Minnesota has tried to end Medicaid payments for sex-change operations for 10 years. But activists have challenged the restrictions in court. As a result, two to three people a year have had their sex-change operations paid for by state programs, at a total cost of about $15,000 in state funds, officials say. The new law, which took effect Aug. 1, “completely closes the loophole,” Geroux said.
State lawyers say they expect court challenges to continue. Phil Duran, a lawyer for OutFront Minnesota, an advocacy group, says he’s appealing the department’s denials to five patients awaiting sex-change surgery. “It’s certainly our position that this is not about saving money,” he said. “This is about imposing a [penalty] on politically unpopular people.”

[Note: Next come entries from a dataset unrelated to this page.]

`config.mk`:
```
export PLATFORM = sky130hd
export DESIGN_NAME = lfsr_gen
export DESIGN_NICKNAME = d
export VERILOG_FILES = /design/src/rtl/lfsr_gen.sv
export SDC_FILE = /design/constraint.sdc
export NUM_CORES = 1
export LEC_CHECK = 0
export CORE_MARGIN = 4
export CORE_UTILIZATION = 43
export DETAILED_ROUTE_END_ITERATION = 16
export GPL_TIMING_DRIVEN = 0
export PLACE_DENSITY = 0.78
export SETUP_SLACK_MARGIN = 0.4
export SLEW_MARGIN = 5
export SYNTH_ARGS = -nofsm -noshare
export SYNTH_HDL_FRONTEND = slang
export SYNTH_SLANG_ARGS = --single-unit
```
`constraint.sdc`:
```
create_clock -name clock -period 1.87 [get_ports clock]
set_clock_uncertainty 0.05 [all_clocks]
set_input_delay 0.374 -clock clock [delete_from_list [all_inputs] [get_ports clock]]
set_output_delay 0.374 -clock clock [all_outputs]
set_load 0.05 [all_outputs]
```
`src/rtl/lfsr_gen.sv`:
```
// lfsr_gen: parametrised Fibonacci/Galois LFSR with seed load, multi-shift
// advance and lock-up recovery. The rnd_out, rnd_valid and lockup outputs
// are registered.
// Optional feature: define LFSR_PERIOD_CNT_EN to add the period detector
// and its period_done output.
module lfsr_gen #(
   parameter int               WIDTH    = 16,
   parameter int               MODE     = 0,
   parameter logic [WIDTH-1:0] FIB_TAPS = 16'h002D,
   parameter logic [WIDTH-1:0] GAL_POLY = 16'hB400,
   parameter logic [WIDTH-1:0] SEED     = 16'hACE1,
   parameter int               STEPS    = 1
) (
   input  logic             clock,
   input  logic             reset,
   input  logic             step,
   input  logic             load,
   input  logic [WIDTH-1:0] seed_in,
   output logic [WIDTH-1:0] rnd_out,
   output logic             rnd_valid,
   output logic             lockup
`ifdef LFSR_PERIOD_CNT_EN
   ,
   output logic             period_done
`endif
);

   logic [WIDTH-1:0] state;
   logic [WIDTH-1:0] adv_state;
   logic [WIDTH-1:0] load_val;

   // One single-bit shift of the selected LFSR structure.
   function automatic logic [WIDTH-1:0] shift1(input logic [WIDTH-1:0] s);
      logic [WIDTH-1:0] r;
      if (MODE == 1) begin
         r = (s >> 1) ^ (s[0] ? GAL_POLY : '0);
      end else begin
         r = {^(s & FIB_TAPS), s[WIDTH-1:1]};
      end
      return r;
   endfunction

   // STEPS shifts unrolled into one combinational advance.
   always_comb begin
      adv_state = state;
      for (int i = 0; i < STEPS; i++) begin
         adv_state = shift1(adv_state);
      end
   end

   // An all-zero seed is replaced so the zero state is never entered.
   always_comb begin
      load_val = (seed_in == '0) ? SEED : seed_in;
   end

   // Core state: zero-state recovery, then load, then step, else hold.
   always_ff @(posedge clock or negedge reset) begin
      if (!reset) begin
         state     <= SEED;
         rnd_valid <= 1'b0;
         lockup    <= 1'b0;
      end else begin
         rnd_valid <= 1'b0;
         if (state == '0) begin
            state     <= SEED;
            lockup    <= 1'b1;
            rnd_valid <= 1'b1;
         end else if (load) begin
            state     <= load_val;
            rnd_valid <= 1'b1;
            if (seed_in == '0) begin
               lockup <= 1'b1;
            end
         end else if (step) begin
            state     <= adv_state;
            rnd_valid <= 1'b1;
         end
      end
   end

   assign rnd_out = state;

`ifdef LFSR_PERIOD_CNT_EN
   logic [WIDTH-1:0] seed_reg;
   logic [WIDTH-1:0] adv_count;

   // Tracks the last seed and counts advances until the state returns to it.
   always_ff @(posedge clock or negedge reset) begin
      if (!reset) begin
         seed_reg    <= SEED;
         adv_count   <= '0;
         period_done <= 1'b0;
      end else begin
         period_done <= 1'b0;
         if (state == '0) begin
            seed_reg  <= SEED;
            adv_count <= '0;
         end else if (load) begin
            seed_reg  <= load_val;
            adv_count <= '0;
         end else if (step) begin
            if (adv_state == seed_reg) begin
               period_done <= 1'b1;
               adv_count   <= '0;
            end else begin
               adv_count <= adv_count + 1'b1;
            end
         end
      end
   end
`endif

endmodule

```
==> results <==
[timing repair]
action                                  in CTS  in global routing
endpoints found under the setup margin      36                 29
setup buffers                               13                  0
gates cloned                                 1                  0
resized for setup                          171                 20
pin swaps                                   16                  7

This is an issue that is very complicated, and I support what the National Transgender Advocacy Coalition has to say:
“The Right To Make One’s Body Congruent With Gender Role
Given that each individual has the right to assume gender roles, it then follows that each individual has the right to change their body or alter its physiology so it better fits a gender role. These changes may be cosmetically, chemically or surgically induced, provided these changes are supervised by an appropriate licensed professional and the individual accepts sole responsibility for their actions in this regard.
Therefore, no person shall be denied their Human and/or Civil Rights on the basis that they changed or wish to change their body, cosmetically, chemically, surgically or any combination of these, to better fit a gender role.”
I think I’m against what Minnesota has decided. Although I’m still not sure. I don’t know enough about the issue to determine for myself whether it is medically necessary, but my gut says it is. I’d love to hear people’s comments one way or the other: Should MInnesota pay for low-income citizens seeking to alter the gender of their bodies?